Sun: The sun remains at the origin, but requires a rotation transform.

Earth: This segment represents the 'earth system' and requires several transforms per update. It first needs a local rotation transform to account for the off-axis tilt of the earth (which also affects the moon). This is a constant value (it is the same during each time slice). Then, since the earth-system is modeled around its own local object space with the origin at 0,0,0 (same as the origin of the sun's local object space), it needs to be translated away from the origin. Finally, the earth-system of course rotates around the sun over a period of 365 days, so we then apply another rotation transform. So, during each time slice of the simulation, the earth-system is rotated, translated, and rotated. The following image depicts the sequence of the 'earth-system' transforms during each update (note that the sun remains at the origin, and Xe, Ye, Ze denotes the new location of the earth's centroid after transforms have been applied): ###### Transforms applied to the 'earth-system'

Note that the order of these transforms is important.

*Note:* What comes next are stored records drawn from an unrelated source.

==> config.mk <==
export PLATFORM = sky130hd
export DESIGN_NAME = mc_controller
export DESIGN_NICKNAME = d
export VERILOG_FILES = /design/src/rtl/mc_pkg.sv /design/src/rtl/mc_condcheck.sv /design/src/rtl/mc_controller.sv
export SDC_FILE = /design/constraint.sdc
export NUM_CORES = 1
export LEC_CHECK = 0
export CORE_MARGIN = 5
export CORE_UTILIZATION = 35
export DETAILED_ROUTE_END_ITERATION = 7
export PLACE_DENSITY = 0.7
export SETUP_SLACK_MARGIN = 0.5
export SYNTH_ARGS = -nofsm -noshare
export SYNTH_HDL_FRONTEND = slang
export SYNTH_HIERARCHICAL = 1
export SYNTH_SLANG_ARGS = --single-unit
==> constraint.sdc <==
create_clock -name clk -period 2.3 [get_ports clk]
set_input_delay 0.46 -clock clk [delete_from_list [all_inputs] [get_ports clk]]
set_output_delay 0.46 -clock clk [all_outputs]
set_load 0.02 [all_outputs]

Planet: The earth geometry requires a transform to reflect its continual 24-hour rotation about its axis (note the its axis will also be modified via the first rotation applied in the 'earth' segment, discussed above.)

Moon: The moon geometry requires a transform from the origin so that it is drawn at the appropriate distance away from the earth, and then requires a rotation which will model its movement around the earth which is approximately once per month.